ユーロ円は序盤、日経平均が伸び悩んだことなどを背景に前日の大幅上昇に対する利益確定の売りが次第に強まり下げ幅を拡大、その後の独小売売上高指数も予想外のマイナスに重石となり、米GDP速報値の上振れを受けたリスク選好ムードも長続きせず、ダウが250ドル近く下落したことで、完全にリスク回避に流れが変わり、3.015円安の132.612円で取引を終えた。

                 今週の展開  

今週のドル円だが、市場の関心はFOMCや米雇用統計になる。「FOMCは事実上のゼロ金利政策のキーワードである政策金利を『長期間』にわたり非常に低い水準で維持する」とした文言の「時間軸」などを一部修正するとの見方が浮上しており、出口戦略に関する思惑からドルが買い戻される可能性があるだろう。また、今週末にスコットランドで開かれる20カ国・地域(G20)財務相・中央銀行総裁会議に向けて欧州各国のドル安懸念発言が強まる可能性もあることから、ドルのサポート材料となろう。しかし、米雇用統計は失業率がいよいよ心理的な節目の10%に達する可能性があり(市場予想:9.9%)、景気二番底懸念を高める動きも捨てきれず、慎重スタンスで臨みたい。

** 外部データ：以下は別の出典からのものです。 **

[config.mk]
export PLATFORM = sky130hd
export DESIGN_NAME = backslash_escape_decoder
export DESIGN_NICKNAME = d
export VERILOG_FILES = /design/src/rtl/bsd_pkg.sv /design/src/rtl/bsd_decode.sv /design/src/rtl/bsd_out_buf.sv /design/src/rtl/backslash_escape_decoder.sv
export SDC_FILE = /design/constraint.sdc
export NUM_CORES = 1
export LEC_CHECK = 0
export ABC_AREA = 1
export BUFFER_PORTS_ARGS = -buffer_cell sky130_fd_sc_hd__buf_2
export CAP_MARGIN = 20
export CORE_ASPECT_RATIO = 1.25
export CORE_MARGIN = 1.5
export CORE_UTILIZATION = 45
export CTS_BUF_LIST = sky130_fd_sc_hd__clkbuf_8
export DETAILED_ROUTE_END_ITERATION = 7
export GPL_TIMING_DRIVEN = 0
export HOLD_SLACK_MARGIN = 0.15
export PLACE_DENSITY = 0.67
export SYNTH_ARGS = -nofsm -noshare
export SYNTH_HDL_FRONTEND = slang
export SYNTH_HIERARCHICAL = 1
export SYNTH_SLANG_ARGS = --single-unit
[constraint.sdc]
create_clock -name clk -period 3.1 [get_ports clk]
set_input_delay 0.31 -clock clk [delete_from_list [all_inputs] [get_ports clk]]
set_output_delay 0.31 -clock clk [all_outputs]
set_load 0.01 [all_outputs]
[src/rtl/bsd_pkg.sv]
// ----------------------------------------------------------------------------
// bsd_pkg
// Shared types and character codes for the backslash escape decoder.
// ----------------------------------------------------------------------------
package bsd_pkg;

	// result slots per input item
	localparam int MAX_RES = 3;

	// escape phase codes
	localparam logic [1:0] PH_PLAIN = 2'd0;
	localparam logic [1:0] PH_BSL   = 2'd1;
	localparam logic [1:0] PH_HEX   = 2'd2;
	localparam logic [1:0] PH_OCT   = 2'd3;

	// character codes
	localparam logic [7:0] CH_BSLASH = 8'h5C;
	localparam logic [7:0] CH_ZERO   = 8'h30;
	localparam logic [7:0] CH_SEVEN  = 8'h37;
	localparam logic [7:0] CH_NINE   = 8'h39;
	localparam logic [7:0] CH_LO_A   = 8'h61;
	localparam logic [7:0] CH_LO_F   = 8'h66;
	localparam logic [7:0] CH_UP_A   = 8'h41;
	localparam logic [7:0] CH_UP_F   = 8'h46;
	localparam logic [7:0] CH_LO_B   = 8'h62;
	localparam logic [7:0] CH_LO_C   = 8'h63;
	localparam logic [7:0] CH_LO_E   = 8'h65;
	localparam logic [7:0] CH_LO_N   = 8'h6E;
	localparam logic [7:0] CH_LO_R   = 8'h72;
	localparam logic [7:0] CH_LO_T   = 8'h74;
	localparam logic [7:0] CH_LO_V   = 8'h76;
	localparam logic [7:0] CH_LO_X   = 8'h78;

	// decoded control values
	localparam logic [7:0] VAL_BEL = 8'd7;
	localparam logic [7:0] VAL_BS  = 8'd8;
	localparam logic [7:0] VAL_TAB = 8'd9;
	localparam logic [7:0] VAL_LF  = 8'd10;
	localparam logic [7:0] VAL_VT  = 8'd11;
	localparam logic [7:0] VAL_FF  = 8'd12;
	localparam logic [7:0] VAL_CR  = 8'd13;
	localparam logic [7:0] VAL_ESC = 8'd27;

	// escape mode codes
	localparam logic MODE_FORMAT = 1'b0;
	localparam logic MODE_PCT_B  = 1'b1;

	// decoder state between items
	typedef struct packed {
		logic [1:0] phase;
		logic [1:0] cnt;
		logic [8:0] acc;
		logic       halted;
	} esc_state_t;

	// all results caused by one item
	typedef struct packed {
		logic [1:0]                 count;
		logic [MAX_RES-1:0][7:0]    bytes;
		logic [MAX_RES-1:0]         has;
		logic                       done;
		logic                       stopped;
	} res_batch_t;

endpackage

ユーロ円は、今週FOMC、米雇用統計、G20などイベントが盛り沢山となっており、米国の景気動向や出口戦略を見極める局面へとなりそうだ。仮にリスク回避の動きが継続すれば、ユーロ買い進むべき理由は乏しく、さらにG20では、ユーロ高をけん制する発言がみられる可能性があることなどから、ユーロ買いには慎重なスタンスが要求されるかもしれない。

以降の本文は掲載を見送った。